About Us

Our family of 6 (dad Adam, mom Sherry, big sister Abby and little brothers Isaac and Brady -- who was born on December 14, 2010) joined the ranks of pediatric cancer fighters when our 4-year old son Logan was diagnosed with a dangerous and highly malignant form of brain cancer in mid-August 2010. Logan's cancer journey began abruptly on Sunday, August 15, when his right eye suddenly turned inward during dinner. Twenty-four hours later, we were checking into Children's Hospital Oakland and finding out that life sometimes takes you places you'd never, ever imagine yourself going.

Saturday, September 10, 2011

Cough, Cough

It's like the old days. I'm up writing at 3 a.m., you're hopefully settled and getting some sleep. I figure that eventually I'll remember what it feels like to be well-rested.
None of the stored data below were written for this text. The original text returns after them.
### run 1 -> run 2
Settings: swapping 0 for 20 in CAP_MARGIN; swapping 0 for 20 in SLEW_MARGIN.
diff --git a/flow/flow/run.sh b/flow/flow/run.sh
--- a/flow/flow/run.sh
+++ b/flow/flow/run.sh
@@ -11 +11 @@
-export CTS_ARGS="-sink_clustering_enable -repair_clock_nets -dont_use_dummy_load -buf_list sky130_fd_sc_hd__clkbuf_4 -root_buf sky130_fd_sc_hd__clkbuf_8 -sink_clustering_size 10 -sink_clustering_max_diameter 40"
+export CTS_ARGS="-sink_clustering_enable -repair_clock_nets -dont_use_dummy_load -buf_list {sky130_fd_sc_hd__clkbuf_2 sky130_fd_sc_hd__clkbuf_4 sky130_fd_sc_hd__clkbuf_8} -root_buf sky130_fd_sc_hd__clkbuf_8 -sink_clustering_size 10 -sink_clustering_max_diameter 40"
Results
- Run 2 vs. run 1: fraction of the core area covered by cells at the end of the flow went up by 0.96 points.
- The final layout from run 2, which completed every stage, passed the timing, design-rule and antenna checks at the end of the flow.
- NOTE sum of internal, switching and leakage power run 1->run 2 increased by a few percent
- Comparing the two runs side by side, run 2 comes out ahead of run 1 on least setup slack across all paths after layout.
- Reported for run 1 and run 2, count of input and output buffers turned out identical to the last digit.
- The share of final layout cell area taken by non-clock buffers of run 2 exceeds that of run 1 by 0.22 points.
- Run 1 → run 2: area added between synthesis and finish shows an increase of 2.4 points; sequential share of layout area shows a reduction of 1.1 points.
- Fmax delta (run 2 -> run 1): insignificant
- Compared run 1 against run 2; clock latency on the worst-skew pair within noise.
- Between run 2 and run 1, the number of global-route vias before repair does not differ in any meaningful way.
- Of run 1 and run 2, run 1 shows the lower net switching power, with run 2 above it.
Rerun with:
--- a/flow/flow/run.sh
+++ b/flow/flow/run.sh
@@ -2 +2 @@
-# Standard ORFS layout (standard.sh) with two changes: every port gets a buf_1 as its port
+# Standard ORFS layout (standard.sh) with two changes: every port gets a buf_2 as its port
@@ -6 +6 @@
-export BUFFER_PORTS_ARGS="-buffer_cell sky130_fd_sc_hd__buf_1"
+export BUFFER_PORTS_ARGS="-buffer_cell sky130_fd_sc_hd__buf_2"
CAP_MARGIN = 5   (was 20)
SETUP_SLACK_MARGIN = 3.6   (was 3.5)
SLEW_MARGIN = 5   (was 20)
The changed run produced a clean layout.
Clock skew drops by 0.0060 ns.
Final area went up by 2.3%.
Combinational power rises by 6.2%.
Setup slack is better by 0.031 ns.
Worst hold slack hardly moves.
Isaac picked up a head and chest cold in recent days, either at Sunday School last week (making it a double-whammy of a day, given his brief disappearance that afternoon) or at preschool, which began on Tuesday. Since he's a self-respecting 3-year old boy, he promptly shared his germs with his two brothers despite me tailing him around with a bottle of hand sanitizer, so now all three boys are miserable. Involved is head congestion and a horrible hacking cough.
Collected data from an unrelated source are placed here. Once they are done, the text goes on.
Source: an optimization exercise on an open RTL-to-GDS flow (aim: a short achievable clock period and few clock cycles). Production flows keep margins and buffers that such runs may drop. At most, simulation tests tie the RTL to the original design; equivalence was not proved. The clock input has no modelled driver; a real chip could not lean on it and would need a root buffer or a full tree. Power and IR drop assume default switching activity.

==> inputs of run P <==
==> flow/design.v (excerpt) <==
module TinyMIPS(
    input  wire        clk,
    input  wire        rst,
    input  wire [15:0] data_fromRAM,
    output wire        wrEn,
    output wire [7:0]  addr_toRAM,
    output wire [15:0] data_toRAM
);
Settings: LEC_CHECK=0, CAP_MARGIN=20, CORE_MARGIN=2, CORE_UTILIZATION=50, PLACE_DENSITY=0.65, SETUP_SLACK_MARGIN=5, SLEW_MARGIN=20, SYNTH_HIERARCHICAL=1; clock period 8.0 ns.
standard.sh (not shown) runs the stock make flow with config.mk's settings and CLKGATE_MAP_FILE= SYNTH_SCRIPT=/design/flow/synth_recipe.tcl, a recipe that flattens the netlist after the stock synthesis.
==> flow/flow/run.sh <==
#!/bin/bash
# Standard layout, with the timing repair aiming at a larger setup margin.
bash standard.sh SETUP_SLACK_MARGIN=5.35 > standard_flow.log 2>&1
==> run G (differences from run P) <==
--- a/flow/design.v
+++ b/flow/design.v
@@ -31,56 +31,30 @@
             for (k = 1; k < 16; k = k * 2)
                 for (i = 15; i >= k; i = i - 1) begin
                     g[i] = g[i] | (p[i] & g[i-k]);
                     p[i] = p[i] & p[i-k];
                 end
             lt16 = g[15];
         end
     endfunction
-    function [17:0] pdoh;
-        input [15:0] w;
-        reg   [3:0]  op;
-        reg          ab, br;
-        reg   [2:0]  xs, ys;
-        begin
-            op = w[15:12];
-            ab = (op == 4'd8) | (op == 4'd9);
-            br = ab | (op == 4'd10);
-            xs = ab ? w[11:9] : w[8:6];
-            ys = (op == 4'd5) ? w[11:9] : ab ? w[8:6] : (op == 4'd10) ? w[11:9] : w[5:3];
-            pdoh = {8'd1 << xs, 8'd1 << ys, (op != 4'd7) & (op <= 4'd10),
-                    (op == 4'd0) | (op == 4'd2) | (op == 4'd3) | (op == 4'd5) | br};
-        end
-    endfunction
     reg  [7:0]  pA;         
     reg  [7:0]  pAi;        
-    reg         pWEi;
     reg         pWE;
     reg  [15:0] pDO;
     reg         pF;         
     reg  [7:0]  pNX;        
     reg         pBP;        
     assign addr_toRAM = pA;
     assign wrEn       = pWE;
     assign data_toRAM = pDO;
     reg         rV, rBP;
-    reg  [7:0]  rPC, rPC1, rPC2, rPC3, rNX;
+    reg  [7:0]  rPC, rNX;
     reg         LAbb;
-    reg         rF;         
-    reg         cap2;       
-    reg         EB0v, EB1v;
-    reg  [7:0]  EBA;
-    reg  [15:0] EBw0, EBw1;
-    reg  [7:0]  LAtgt, LA1, LA2, LA3;
-    reg  [7:0]  LAtgtB1;    
-    localparam RN = 12;
-    reg  [RN-1:0] rfv;
-    reg  [7:0]  rfa [0:RN-1];
-    reg  [15:0] rfw [0:RN-1];
+    reg  [7:0]  LAtgt;
     reg  [7:0]  fpc;        
     reg         halted;
     reg         bv;         
     reg  [7:0]  bpc, btg;
     localparam QW = 52;
     reg  [QW-1:0] Q [0:3];
     reg  [3:0]  qh, qt, qn;
     wire        q_ne  = qn[0];
@@ -99,17 +73,16 @@
     reg         fxm, fym;   
     reg         fxu, fyu;   
     reg  [5:0]  e_imm;
     reg  [7:0]  e_pc, e_tgt, e_pc1, e_tgt1, e_pc2;
     reg         e_ptk, e_rb;     
     reg  [7:0]  e_pn;            
     reg         e_bk;            
     reg         bV, b_tk, b_ptk, b_sane, b_bk;
-    reg  [7:0]  b_alt;           
     reg  [7:0]  b_pc, b_tgt, b_pc1, b_tgt1, b_pc2;
     reg  [15:0] Rres;       
     reg  [15:0] LR;         
     reg  [7:0]  s1_av, s1_lv;        
     reg         s1_ld;
     reg  [7:0]  s2_lv;               
     reg         s2_ld;
     reg  [7:0]  s3_lv;               
@@ -145,20 +118,17 @@
     wire [15:0] mres;
     add16m u_mres (.a(M0), .b(M1), .s(mres));
     wire [15:0] lres = s2_ld ? data_fromRAM : mres;
     wire [15:0] ri = data_fromRAM;
     wire [3:0]  rop = ri[15:12];
     wire        r_br  = (rop == 4'd8) | (rop == 4'd9) | (rop == 4'd10);
     wire        r_ok  = rV & ~LAbb;                      
     wire        r_bb  = r_ok & r_br & ri[5] & ~rBP;      
-    wire [7:0]  r_tgt  = rPC + {{2{ri[5]}}, ri[5:0]};
-    wire [7:0]  r_tgt1 = rPC1 + {{2{ri[5]}}, ri[5:0]};
-    wire [7:0]  r_tgt2 = rPC2 + {{2{ri[5]}}, ri[5:0]};
-    wire [7:0]  r_tgt3 = rPC3 + {{2{ri[5]}}, ri[5:0]};
+    wire [7:0]  r_tgt = rPC + {{2{ri[5]}}, ri[5:0]};
     wire        r_ab  = (rop == 4'd8) | (rop == 4'd9);   
     wire [2:0]  r_xs  = r_ab ? ri[11:9] : ri[8:6];
     wire [2:0]  r_ys  = (rop == 4'd5) ? ri[11:9] : r_ab ? ri[8:6] :
                         (rop == 4'd10) ? ri[11:9] : ri[5:3];
     wire        r_nx  = (rop != 4'd7) & (rop <= 4'd10);
     wire        r_ny  = (rop == 4'd0) | (rop == 4'd2) | (rop == 4'd3) | (rop == 4'd5) | r_br;
     wire [QW-1:0] q0 = ({QW{qh[0]}} & Q[0]) | ({QW{qh[1]}} & Q[1]) |
                        ({QW{qh[2]}} & Q[2]) | ({QW{qh[3]}} & Q[3]);
@@ -215,159 +185,90 @@
     wire [15:0] ry1 = yr ? Rres : yl ? LR : rfy;
     wire [15:0] rx = xd ? data_fromRAM : rx1;
     wire [15:0] ry = yd ? data_fromRAM : ry1;
     wire [7:0]  d_tgt = d_pc + {{2{di[5]}}, di[5:0]};
     wire [7:0]  d_pc1 = d_pc + 8'd1;
     wire        bhit  = bv & (bpc == fpc);
     wire [7:0]  fpred = bhit ? btg : fpc + 8'd1;
     wire        room  = ~(q_full | (q_ge3 & (rV | pF)) | (q_ge2 & rV & pF));
-    wire [7:0]  la_tgt1 = LA1;
-    reg         hL0, hL1;
-    reg  [15:0] wl0, wl1;
-    integer k;
-    always @* begin
-        hL0 = 1'b0; hL1 = 1'b0; wl0 = 16'd0; wl1 = 16'd0;
-        for (k = 0; k < RN; k = k + 1) begin
-            if (rfv[k] & (rfa[k] == LAtgt)) begin hL0 = 1'b1; wl0 = wl0 | rfw[k]; end
-            if (rfv[k] & (rfa[k] == LA1))   begin hL1 = 1'b1; wl1 = wl1 | rfw[k]; end
-        end
-    end
-    wire        ltry  = ~q_ge3;                     
-    wire        lslot = ~q_ge2 & ~e_mem;            
-    wire        lf2   = ltry & hL0 & hL1;
-    wire [7:0]  EBA1 = EBA + 8'd1;
-    wire [7:0]  EBA2 = EBA + 8'd2;
-    wire [7:0]  EBA3 = EBA + 8'd3;
-    wire        ebhit = b_sane & EB0v & (b_alt == EBA);
-    wire        ebf2 = ebhit & EB1v;
-    wire        ebf1 = ebhit & ~EB1v;
-    wire [7:0]  eb_s  = ebf2 ? EBA2 : ebf1 ? EBA1 : redir;
-    wire [7:0]  eb_s1 = ebf2 ? EBA3 : ebf1 ? EBA2 : redir1;
+    wire [7:0]  la_tgt1 = LAtgt + 8'd1;
     reg  [7:0]  nA, nNX, nfpc;
     reg         nF, nBP;
     always @* begin
         nA = pAi; nNX = pNX; nfpc = fpc; nF = 1'b0; nBP = 1'b0;
         if (misB) begin
-            nA = eb_s; nF = 1'b1; nNX = eb_s1; nfpc = eb_s1;
+            nA = redir; nF = 1'b1; nNX = redir1; nfpc = redir1;
         end else if (e_mem) begin
             nA = maddr;
-            if (LAbb) nfpc = lf2 ? LA2 : LAtgt;
+            if (LAbb) nfpc = LAtgt;
         end else if (e_halt_v | halted) begin
             nF = 1'b0;
         end else if (LAbb) begin
-            if (ltry & lslot) begin
-                nA = LA2; nF = lf2; nNX = LA3; nfpc = lf2 ? LA3 : LAtgt;
-            end else if (room & ~ltry) begin
+            if (room) begin
                 nA = LAtgt; nF = 1'b1; nNX = la_tgt1; nfpc = la_tgt1;
             end else
-                nfpc = lf2 ? LA2 : LAtgt;
+                nfpc = LAtgt;
         end else if (room) begin
             nA = fpc; nF = 1'b1; nNX = fpred; nfpc = fpred; nBP = bhit;
         end
     end
-    wire [1:0]  am  = misB ? {ebf2, ebf1} : e_halt_v ? 2'd0 :
-                      LAbb ? {lf2, 1'b0} : {1'b0, r_ok};
+    wire        app = r_ok & ~sq;
     wire [3:0]  nqh = sq ? qt : issue ? {qh[2:0], qh[3]} : qh;
-    wire [3:0]  nqt = am[1] ? {qt[1:0], qt[3:2]} : am[0] ? {qt[2:0], qt[3]} : qt;
+    wire [3:0]  nqt = app ? {qt[2:0], qt[3]} : qt;
     wire [3:0]  qn1 = sq ? 4'd0 : issue ? {1'b0, qn[3:1]} : qn;
-    wire [3:0]  nqn = am[1] ? {qn1[1:0], 2'b11} : am[0] ? {qn1[2:0], 1'b1} : qn1;
-    wire [3:0]  qt1 = {qt[2:0], qt[3]};
-    wire [QW-1:0] a_r  = {ri, rPC, rNX, 8'd1 << r_xs, 8'd1 << r_ys, r_nx, r_ny, r_bb, rBP};
-    wire [QW-1:0] a_e0 = {EBw0, EBA, EBA1, pdoh(EBw0), 2'b00};
-    wire [QW-1:0] a_e1 = {EBw1, EBA1, EBA2, pdoh(EBw1), 2'b00};
-    wire [QW-1:0] a_l0 = {wl0, LAtgt, LA1, pdoh(wl0), 2'b00};
-    wire [QW-1:0] a_l1 = {wl1, LA1, LA2, pdoh(wl1), 2'b00};
-    wire [QW-1:0] A0 = misB ? a_e0 : LAbb ? a_l0 : a_r;
-    wire [QW-1:0] A1 = misB ? a_e1 : a_l1;
+    wire [3:0]  nqn = app ? {qn1[2:0], 1'b1} : qn1;
     always @(posedge clk) begin
         if (rst) begin
             pA  <= 8'd0;
             pWE <= 1'b0;
         end else begin
             pA  <= nA;
             pWE <= e_mem & e_st;
         end
         pDO <= Ym;
     end
     always @(posedge clk or posedge rst) begin
-        if (rst) begin
-            pAi  <= 8'd0;
-            pWEi <= 1'b0;
-        end else begin
-            pAi  <= nA;
-            pWEi <= e_mem & e_st;
-        end
+        if (rst) pAi <= 8'd0;
+        else     pAi <= nA;
     end
-    integer i, m;
+    integer i;
     always @(posedge clk) begin
         if (rst) begin
             pF <= 1'b1; pNX <= 8'd1; pBP <= 1'b0;
-            rV <= 1'b0; LAbb <= 1'b0; rF <= 1'b0; cap2 <= 1'b0;
-            EB0v <= 1'b0; EB1v <= 1'b0; rfv <= {RN{1'b0}};
+            rV <= 1'b0; LAbb <= 1'b0;
             fpc <= 8'd1; halted <= 1'b0; bv <= 1'b0;
             qh <= 4'd1; qt <= 4'd1; qn <= 4'd0;
             ev <= 1'b0; bV <= 1'b0;
             s1_av <= 8'd0; s1_lv <= 8'd0; s2_lv <= 8'd0; s3_lv <= 8'd0;
         end else begin
             pNX <= nNX; fpc <= nfpc; pF <= nF; pBP <= nBP;
             qh <= nqh; qt <= nqt; qn <= nqn;
             rV <= pF & ~sq & ~LAbb;
             LAbb <= r_bb & ~sq;
-            rF   <= pF;
-            cap2 <= LAbb;
-            if (LAbb) begin
-                EB0v <= rF & (rPC == LAtgtB1);
-                EB1v <= 1'b0;
-            end else if (cap2)
-                EB1v <= EB0v & rF & (rPC == EBA1);
-            if (pWEi & ((pAi == EBA) | (pAi == EBA1))) begin
-                EB0v <= 1'b0; EB1v <= 1'b0;
-            end
-            if (rF) rfv <= {rfv[RN-2:0], 1'b1};
-            for (m = 0; m < RN; m = m + 1)
-                if (pWEi & (pAi == rfa[m])) rfv[m] <= 1'b0;
             ev <= issue & ~sq;
             bV <= e_ok & ~e_halt;
             if (e_halt_v) halted <= 1'b1;
             if (bV & b_tk & b_bk) bv <= 1'b1;
             s1_av <= e_ok ? e_av : 8'd0;
             s1_lv <= e_ok ? e_lv : 8'd0;
             s2_lv <= s1_lv & ~(e_ok ? e_av : 8'd0);
             s3_lv <= s2_lv;
         end
     end
     always @(posedge clk) begin
         rPC <= pAi;
-        rPC1 <= pAi + 8'd1;
-        rPC2 <= pAi + 8'd2;
-        rPC3 <= pAi + 8'd3;
-        if (LAbb) begin EBA <= rPC; EBw0 <= data_fromRAM; end
-        if (cap2) EBw1 <= data_fromRAM;
         LAtgt <= r_tgt;
-        LA1   <= r_tgt1;
-        LA2   <= r_tgt2;
-        LA3   <= r_tgt3;
-        if (rF) begin
-            rfa[0] <= rPC; rfw[0] <= data_fromRAM;
-            for (i = 1; i < RN; i = i + 1) begin
-                rfa[i] <= rfa[i-1]; rfw[i] <= rfw[i-1];
-            end
-        end
-        LAtgtB1 <= rPC + 8'd1;
         rNX <= pNX;
         rBP <= pBP;
         if (bV & b_tk & b_bk) begin
             bpc <= b_pc; btg <= b_tgt;
         end
         for (i = 0; i < 4; i = i + 1) begin
-            if ((misB | ~q_full) & qt[i])
-                Q[i] <= A0;
-            else if ((misB | ~q_ge3) & qt1[i])
-                Q[i] <= A1;
+            if (qt[i] & ~q_full) Q[i] <= {ri, rPC, rNX, 8'd1 << r_xs, 8'd1 << r_ys, r_nx, r_ny, r_bb, rBP};
         end
         e_wr   <= d_wr;
         e_long <= d_long;
         e_av   <= d_wr   ? (8'd1 << da) : 8'd0;
         e_lv   <= d_long ? (8'd1 << da) : 8'd0;
         e_srl  <= d_srl;
         e_ld   <= d_ld;
         e_st   <= d_st;
@@ -391,17 +292,16 @@
         e_pc1  <= d_pc1;
         e_tgt1 <= d_pc1 + {{2{di[5]}}, di[5:0]};
         e_pc2  <= d_pc + 8'd2;
         e_ptk  <= d_br & (d_rb | d_bp);
         e_rb   <= d_rb;
         e_pn   <= d_pn;
         b_tk   <= e_br & taken;
         b_ptk  <= e_ptk;
-        b_alt  <= e_ptk ? e_pc1 : e_tgt;
         b_sane <= e_rb | (e_ptk ? (e_pn == e_tgt) : (e_pn == e_pc1));
         b_bk   <= e_br & e_bk;
         b_pc   <= e_pc;
         b_tgt  <= e_tgt;
         b_pc1  <= e_pc1;
         b_tgt1 <= e_tgt1;
         b_pc2  <= e_pc2;
         Rres <= sum;
==> impl_metrics.tcl <==
set metrics [dict create \
    status "timing/DRC/antenna clean" \
    buf_share_pct 5.47 \
    start_util_pct 50.4 \
    row_count 104 \
    drive_gt1_share_pct 25.0 \
    grtUsageTotal_pct 29.0 \
    synthFlopType "dfxtp_1" \
    hold_start "e_pc2[1]" \
    postLayoutCoreUtil_pct 58.8 \
    final_area_um2 47200 \
    area_delta_synth_final_pct 16.7 \
    cts_max_level 3 \
    multi_input_area_um2 20000 \
    comb-power_mw 11.3 \
    grt_max_degree 78 \
    multi_input_cells 2477 \
    finClkSkew_ns 0.0351 \
]
The numbers above come from run G.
My primary emotion is frustration, and my primary thought is a simple one: Why is it so hard to keep sick kids at home? I know that preschool can be something of a cesspool so I'm not dwelling on it, but it's hard to not feel some degree of frustration. Anyway, I'm praying that we're able to keep Logan out of the hospital and that his MRI on the 14th won't need to be rescheduled, but given how bad his chest sounds, I'm not especially optimistic on either count. The doctors are always concerned over chest congestion and the potential for pneumonia in him.

But still, it's easier to be positive than negative, so please pray for those things, if you will. Pray for a cloud of healing to settle over our home and for the cold to be gone amazingly quickly.

I feel like I've been burned a lot over the course of the past year, but still I do expect and anticipate and hope for more amazing things. Thank you.

1 comment:

  1. You guys need a break. I hope that this passes quickly and the MRI can go on as scheduled.